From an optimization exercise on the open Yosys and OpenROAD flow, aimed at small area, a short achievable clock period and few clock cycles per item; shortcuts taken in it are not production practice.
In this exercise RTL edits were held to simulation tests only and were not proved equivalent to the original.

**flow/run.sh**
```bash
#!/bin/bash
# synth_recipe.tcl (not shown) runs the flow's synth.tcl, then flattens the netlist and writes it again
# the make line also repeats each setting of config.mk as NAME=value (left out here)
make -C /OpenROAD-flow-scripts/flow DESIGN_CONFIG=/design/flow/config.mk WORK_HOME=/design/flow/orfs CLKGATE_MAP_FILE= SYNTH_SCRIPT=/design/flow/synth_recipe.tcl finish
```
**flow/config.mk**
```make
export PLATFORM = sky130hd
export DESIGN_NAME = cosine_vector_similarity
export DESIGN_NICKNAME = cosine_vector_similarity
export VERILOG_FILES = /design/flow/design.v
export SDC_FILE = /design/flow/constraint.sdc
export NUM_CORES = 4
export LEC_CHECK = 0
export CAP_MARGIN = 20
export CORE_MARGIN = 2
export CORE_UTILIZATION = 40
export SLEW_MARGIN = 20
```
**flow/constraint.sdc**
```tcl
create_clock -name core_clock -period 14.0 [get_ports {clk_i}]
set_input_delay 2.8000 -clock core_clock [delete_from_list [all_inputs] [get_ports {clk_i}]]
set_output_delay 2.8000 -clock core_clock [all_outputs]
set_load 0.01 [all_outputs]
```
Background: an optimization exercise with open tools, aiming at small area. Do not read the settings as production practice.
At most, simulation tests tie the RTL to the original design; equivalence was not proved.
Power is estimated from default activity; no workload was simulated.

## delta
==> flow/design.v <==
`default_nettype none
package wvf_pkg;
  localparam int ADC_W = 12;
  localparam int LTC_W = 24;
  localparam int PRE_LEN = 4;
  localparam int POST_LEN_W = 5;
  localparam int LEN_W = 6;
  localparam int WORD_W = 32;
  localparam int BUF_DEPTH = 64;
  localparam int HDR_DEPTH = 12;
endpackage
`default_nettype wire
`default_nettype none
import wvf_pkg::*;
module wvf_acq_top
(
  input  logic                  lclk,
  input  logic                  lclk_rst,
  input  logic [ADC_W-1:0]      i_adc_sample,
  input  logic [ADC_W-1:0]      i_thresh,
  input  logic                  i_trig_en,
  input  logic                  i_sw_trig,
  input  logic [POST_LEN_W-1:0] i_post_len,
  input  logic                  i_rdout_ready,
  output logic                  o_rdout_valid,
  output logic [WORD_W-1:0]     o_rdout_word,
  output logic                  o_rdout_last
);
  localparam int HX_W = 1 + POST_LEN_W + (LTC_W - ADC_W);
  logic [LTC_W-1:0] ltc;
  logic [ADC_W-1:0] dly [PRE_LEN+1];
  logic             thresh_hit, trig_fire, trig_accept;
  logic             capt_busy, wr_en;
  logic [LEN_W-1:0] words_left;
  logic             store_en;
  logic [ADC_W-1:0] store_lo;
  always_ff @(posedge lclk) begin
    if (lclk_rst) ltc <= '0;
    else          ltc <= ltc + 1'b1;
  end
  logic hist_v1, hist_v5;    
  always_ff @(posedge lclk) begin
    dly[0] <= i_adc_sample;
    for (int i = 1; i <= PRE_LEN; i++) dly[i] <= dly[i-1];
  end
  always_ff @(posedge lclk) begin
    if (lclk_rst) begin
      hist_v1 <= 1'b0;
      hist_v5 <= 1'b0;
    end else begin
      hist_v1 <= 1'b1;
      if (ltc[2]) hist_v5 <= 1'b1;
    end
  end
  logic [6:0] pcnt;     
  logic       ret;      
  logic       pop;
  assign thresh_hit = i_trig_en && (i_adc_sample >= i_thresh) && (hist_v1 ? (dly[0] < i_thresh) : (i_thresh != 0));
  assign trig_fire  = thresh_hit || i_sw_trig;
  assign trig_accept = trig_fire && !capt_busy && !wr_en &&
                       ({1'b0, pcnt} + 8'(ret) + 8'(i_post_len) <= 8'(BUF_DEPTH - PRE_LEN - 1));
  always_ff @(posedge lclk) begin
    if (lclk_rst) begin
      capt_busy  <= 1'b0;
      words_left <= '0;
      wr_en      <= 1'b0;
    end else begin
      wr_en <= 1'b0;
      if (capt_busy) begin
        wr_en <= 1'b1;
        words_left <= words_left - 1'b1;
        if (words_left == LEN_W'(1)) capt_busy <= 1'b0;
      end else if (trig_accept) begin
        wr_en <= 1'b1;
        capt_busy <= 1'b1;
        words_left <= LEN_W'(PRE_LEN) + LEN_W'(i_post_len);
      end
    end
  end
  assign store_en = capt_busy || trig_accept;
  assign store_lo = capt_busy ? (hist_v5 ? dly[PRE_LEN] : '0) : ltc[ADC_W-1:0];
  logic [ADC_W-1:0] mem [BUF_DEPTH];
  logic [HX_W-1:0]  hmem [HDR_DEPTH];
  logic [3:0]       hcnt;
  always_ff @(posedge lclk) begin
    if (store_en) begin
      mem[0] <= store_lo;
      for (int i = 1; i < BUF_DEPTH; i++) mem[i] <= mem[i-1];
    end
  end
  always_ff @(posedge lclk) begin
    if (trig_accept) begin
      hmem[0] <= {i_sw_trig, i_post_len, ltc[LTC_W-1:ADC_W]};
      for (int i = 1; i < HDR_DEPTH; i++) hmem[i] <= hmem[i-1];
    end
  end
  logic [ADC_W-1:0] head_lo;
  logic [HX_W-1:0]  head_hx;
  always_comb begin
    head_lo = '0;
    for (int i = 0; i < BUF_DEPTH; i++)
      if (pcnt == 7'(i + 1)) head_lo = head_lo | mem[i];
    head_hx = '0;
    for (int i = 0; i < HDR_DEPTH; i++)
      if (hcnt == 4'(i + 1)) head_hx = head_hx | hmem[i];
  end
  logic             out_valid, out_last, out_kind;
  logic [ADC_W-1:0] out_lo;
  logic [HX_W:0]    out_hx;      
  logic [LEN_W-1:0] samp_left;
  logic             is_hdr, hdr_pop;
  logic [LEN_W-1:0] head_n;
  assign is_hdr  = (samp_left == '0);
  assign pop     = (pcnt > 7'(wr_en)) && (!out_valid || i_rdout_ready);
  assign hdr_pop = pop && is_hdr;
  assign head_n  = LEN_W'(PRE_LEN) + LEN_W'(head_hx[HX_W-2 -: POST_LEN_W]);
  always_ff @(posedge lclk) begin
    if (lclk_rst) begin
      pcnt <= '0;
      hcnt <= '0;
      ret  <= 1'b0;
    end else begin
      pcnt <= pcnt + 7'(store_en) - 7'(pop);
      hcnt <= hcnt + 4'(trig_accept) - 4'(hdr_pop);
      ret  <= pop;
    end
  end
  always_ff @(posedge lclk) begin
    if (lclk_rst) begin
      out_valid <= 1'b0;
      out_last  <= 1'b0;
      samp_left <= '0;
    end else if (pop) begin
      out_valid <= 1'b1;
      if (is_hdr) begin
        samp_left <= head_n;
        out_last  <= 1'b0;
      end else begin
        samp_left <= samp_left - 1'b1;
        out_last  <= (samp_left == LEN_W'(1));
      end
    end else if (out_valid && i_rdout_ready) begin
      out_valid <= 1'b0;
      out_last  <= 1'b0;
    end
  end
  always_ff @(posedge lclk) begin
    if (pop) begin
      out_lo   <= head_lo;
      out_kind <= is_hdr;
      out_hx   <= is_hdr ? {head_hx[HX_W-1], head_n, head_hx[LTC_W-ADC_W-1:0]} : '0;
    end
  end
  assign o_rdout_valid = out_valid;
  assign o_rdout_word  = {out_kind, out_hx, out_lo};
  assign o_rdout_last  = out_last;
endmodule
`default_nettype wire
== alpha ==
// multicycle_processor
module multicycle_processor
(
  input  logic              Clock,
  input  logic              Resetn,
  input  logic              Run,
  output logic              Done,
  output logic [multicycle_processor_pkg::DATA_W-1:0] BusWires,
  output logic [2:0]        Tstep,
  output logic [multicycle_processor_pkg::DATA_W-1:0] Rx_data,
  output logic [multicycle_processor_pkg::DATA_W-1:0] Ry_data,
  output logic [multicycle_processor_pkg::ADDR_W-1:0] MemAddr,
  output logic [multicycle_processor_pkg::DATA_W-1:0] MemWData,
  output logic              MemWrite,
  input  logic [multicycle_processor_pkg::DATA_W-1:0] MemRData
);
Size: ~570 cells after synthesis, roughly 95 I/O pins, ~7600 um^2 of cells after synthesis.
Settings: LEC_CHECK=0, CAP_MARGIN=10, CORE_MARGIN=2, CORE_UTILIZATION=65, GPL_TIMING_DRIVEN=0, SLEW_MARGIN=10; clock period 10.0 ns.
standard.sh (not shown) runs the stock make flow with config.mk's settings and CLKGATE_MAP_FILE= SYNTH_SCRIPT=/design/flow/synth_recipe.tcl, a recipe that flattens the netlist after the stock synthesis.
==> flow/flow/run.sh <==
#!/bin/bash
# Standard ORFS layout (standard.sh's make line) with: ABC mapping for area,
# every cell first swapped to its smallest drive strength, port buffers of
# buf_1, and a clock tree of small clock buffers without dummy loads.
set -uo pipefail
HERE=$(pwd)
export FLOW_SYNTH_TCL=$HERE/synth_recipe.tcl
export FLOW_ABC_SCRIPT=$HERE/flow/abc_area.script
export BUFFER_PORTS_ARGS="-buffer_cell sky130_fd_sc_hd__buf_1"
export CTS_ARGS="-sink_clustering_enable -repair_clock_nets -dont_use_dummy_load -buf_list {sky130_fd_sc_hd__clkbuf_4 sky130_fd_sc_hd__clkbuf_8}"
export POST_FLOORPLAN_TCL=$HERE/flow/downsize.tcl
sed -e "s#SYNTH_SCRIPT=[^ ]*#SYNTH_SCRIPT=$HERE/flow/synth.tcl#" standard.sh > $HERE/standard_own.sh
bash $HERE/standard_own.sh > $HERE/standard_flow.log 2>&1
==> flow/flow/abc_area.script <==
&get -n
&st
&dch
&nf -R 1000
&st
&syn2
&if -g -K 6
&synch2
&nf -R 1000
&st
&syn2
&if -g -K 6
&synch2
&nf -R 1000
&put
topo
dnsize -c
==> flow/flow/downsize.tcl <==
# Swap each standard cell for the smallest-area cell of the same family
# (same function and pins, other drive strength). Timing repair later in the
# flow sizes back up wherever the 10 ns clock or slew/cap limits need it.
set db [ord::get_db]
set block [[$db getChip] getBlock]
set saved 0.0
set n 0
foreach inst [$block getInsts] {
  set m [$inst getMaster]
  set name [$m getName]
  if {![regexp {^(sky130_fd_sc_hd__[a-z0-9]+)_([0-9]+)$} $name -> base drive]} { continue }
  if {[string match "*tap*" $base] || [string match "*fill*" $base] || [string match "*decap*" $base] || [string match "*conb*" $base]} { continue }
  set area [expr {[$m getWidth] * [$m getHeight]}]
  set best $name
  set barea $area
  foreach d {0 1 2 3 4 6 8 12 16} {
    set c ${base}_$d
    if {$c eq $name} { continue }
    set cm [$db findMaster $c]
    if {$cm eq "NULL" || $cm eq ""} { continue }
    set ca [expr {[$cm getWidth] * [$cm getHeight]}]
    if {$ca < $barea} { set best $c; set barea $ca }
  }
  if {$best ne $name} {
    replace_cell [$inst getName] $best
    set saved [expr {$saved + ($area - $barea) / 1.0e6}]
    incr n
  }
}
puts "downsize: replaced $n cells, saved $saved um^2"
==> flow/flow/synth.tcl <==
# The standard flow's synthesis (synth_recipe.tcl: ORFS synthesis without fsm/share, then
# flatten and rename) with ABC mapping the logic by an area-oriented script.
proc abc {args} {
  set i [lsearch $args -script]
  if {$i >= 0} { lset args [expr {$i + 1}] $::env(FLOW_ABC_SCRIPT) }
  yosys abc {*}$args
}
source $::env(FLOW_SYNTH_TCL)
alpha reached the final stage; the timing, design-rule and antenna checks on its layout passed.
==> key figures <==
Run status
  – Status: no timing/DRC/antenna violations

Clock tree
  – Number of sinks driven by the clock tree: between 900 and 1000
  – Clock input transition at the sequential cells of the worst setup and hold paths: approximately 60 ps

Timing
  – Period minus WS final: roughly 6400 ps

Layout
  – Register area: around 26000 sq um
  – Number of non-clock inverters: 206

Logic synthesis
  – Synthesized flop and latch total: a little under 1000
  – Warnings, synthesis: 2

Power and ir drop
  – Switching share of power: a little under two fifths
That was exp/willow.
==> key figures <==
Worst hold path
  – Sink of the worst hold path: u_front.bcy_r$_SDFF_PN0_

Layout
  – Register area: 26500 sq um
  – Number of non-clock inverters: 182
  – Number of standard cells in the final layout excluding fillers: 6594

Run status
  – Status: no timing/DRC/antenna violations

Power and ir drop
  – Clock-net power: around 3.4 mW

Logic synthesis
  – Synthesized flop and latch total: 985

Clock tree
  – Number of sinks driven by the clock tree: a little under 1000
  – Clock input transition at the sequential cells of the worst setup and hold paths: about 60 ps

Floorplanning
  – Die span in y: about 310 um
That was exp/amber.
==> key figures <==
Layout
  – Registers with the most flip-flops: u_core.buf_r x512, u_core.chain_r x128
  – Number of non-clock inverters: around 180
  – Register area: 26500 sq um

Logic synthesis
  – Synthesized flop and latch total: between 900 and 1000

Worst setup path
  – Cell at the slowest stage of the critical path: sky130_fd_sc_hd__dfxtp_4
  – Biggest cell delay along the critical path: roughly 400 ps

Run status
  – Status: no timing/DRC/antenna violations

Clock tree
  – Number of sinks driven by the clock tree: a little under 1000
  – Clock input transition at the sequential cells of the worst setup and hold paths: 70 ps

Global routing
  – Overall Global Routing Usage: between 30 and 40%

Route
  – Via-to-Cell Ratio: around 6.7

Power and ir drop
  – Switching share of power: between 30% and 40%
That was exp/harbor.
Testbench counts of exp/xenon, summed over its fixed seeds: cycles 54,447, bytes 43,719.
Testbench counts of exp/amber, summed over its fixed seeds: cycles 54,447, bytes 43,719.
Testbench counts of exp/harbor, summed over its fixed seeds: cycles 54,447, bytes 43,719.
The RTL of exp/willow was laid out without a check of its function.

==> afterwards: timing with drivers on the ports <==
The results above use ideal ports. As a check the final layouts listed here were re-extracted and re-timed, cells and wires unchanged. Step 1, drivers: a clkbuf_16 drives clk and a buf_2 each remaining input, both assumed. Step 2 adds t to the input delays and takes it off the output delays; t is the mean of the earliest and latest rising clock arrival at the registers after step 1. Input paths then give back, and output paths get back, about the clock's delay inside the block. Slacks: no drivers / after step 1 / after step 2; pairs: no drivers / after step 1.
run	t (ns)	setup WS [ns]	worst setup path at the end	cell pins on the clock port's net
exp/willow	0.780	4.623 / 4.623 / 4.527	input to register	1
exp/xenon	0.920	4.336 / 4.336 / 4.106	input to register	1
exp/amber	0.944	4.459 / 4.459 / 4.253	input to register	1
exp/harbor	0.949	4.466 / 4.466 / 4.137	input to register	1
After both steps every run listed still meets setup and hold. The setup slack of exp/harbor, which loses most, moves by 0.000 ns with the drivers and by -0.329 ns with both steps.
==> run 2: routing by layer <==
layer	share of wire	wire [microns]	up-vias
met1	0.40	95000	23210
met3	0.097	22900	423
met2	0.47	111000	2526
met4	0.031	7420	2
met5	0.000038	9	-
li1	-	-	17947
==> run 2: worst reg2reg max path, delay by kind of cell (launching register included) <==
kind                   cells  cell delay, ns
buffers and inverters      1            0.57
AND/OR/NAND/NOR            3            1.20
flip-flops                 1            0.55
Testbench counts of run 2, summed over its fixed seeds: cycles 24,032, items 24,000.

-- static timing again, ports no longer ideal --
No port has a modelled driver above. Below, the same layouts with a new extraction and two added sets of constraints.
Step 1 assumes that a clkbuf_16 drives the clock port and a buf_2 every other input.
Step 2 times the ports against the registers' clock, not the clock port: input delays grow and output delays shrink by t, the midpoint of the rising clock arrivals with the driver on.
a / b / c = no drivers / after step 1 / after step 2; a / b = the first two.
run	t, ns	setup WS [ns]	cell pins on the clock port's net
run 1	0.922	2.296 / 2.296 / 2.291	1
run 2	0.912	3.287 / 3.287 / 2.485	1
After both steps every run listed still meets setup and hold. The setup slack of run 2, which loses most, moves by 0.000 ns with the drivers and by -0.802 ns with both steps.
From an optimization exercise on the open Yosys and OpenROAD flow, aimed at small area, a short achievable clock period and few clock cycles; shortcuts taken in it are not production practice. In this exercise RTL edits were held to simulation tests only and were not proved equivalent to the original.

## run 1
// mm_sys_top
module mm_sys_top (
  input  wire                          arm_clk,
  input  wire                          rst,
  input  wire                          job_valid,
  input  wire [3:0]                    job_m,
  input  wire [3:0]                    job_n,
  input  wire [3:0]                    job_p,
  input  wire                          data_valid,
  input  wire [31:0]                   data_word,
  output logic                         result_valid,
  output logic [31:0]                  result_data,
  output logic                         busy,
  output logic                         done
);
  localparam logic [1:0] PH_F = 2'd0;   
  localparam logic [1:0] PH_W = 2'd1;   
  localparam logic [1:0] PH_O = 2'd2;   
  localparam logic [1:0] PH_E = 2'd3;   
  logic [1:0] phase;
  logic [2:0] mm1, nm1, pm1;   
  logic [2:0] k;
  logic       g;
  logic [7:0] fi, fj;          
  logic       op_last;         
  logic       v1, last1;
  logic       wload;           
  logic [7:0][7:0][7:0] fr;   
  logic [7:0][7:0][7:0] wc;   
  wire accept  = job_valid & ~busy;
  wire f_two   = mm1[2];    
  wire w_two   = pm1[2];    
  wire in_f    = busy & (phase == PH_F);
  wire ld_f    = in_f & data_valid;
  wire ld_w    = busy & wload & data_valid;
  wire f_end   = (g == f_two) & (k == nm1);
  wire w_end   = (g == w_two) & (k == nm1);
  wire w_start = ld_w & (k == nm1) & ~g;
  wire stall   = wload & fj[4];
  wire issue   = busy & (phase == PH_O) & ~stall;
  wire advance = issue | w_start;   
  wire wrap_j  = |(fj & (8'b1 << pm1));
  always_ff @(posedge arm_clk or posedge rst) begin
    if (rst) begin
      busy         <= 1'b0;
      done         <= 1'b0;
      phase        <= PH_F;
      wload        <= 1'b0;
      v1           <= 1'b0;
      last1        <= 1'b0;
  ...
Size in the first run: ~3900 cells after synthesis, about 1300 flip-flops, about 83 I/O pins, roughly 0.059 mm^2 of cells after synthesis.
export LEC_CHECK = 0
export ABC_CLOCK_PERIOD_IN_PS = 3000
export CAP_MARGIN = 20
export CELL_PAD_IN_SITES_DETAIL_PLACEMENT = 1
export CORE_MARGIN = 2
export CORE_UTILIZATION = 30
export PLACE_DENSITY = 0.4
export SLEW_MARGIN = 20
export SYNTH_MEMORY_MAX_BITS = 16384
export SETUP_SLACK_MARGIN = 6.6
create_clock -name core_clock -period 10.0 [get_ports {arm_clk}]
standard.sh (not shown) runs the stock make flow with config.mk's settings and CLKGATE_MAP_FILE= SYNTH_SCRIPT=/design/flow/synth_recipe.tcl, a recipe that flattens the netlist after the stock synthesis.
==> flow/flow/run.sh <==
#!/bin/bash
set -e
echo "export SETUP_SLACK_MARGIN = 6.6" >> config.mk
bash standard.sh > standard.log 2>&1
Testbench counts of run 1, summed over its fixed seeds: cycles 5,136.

..............................

## Aim of the exercise
Copy every line in the records above that contains the word "mapping".

## Final answer
# Standard ORFS layout (standard.sh's make line) with: ABC mapping for area,
# flatten and rename) with ABC mapping the logic by an area-oriented script.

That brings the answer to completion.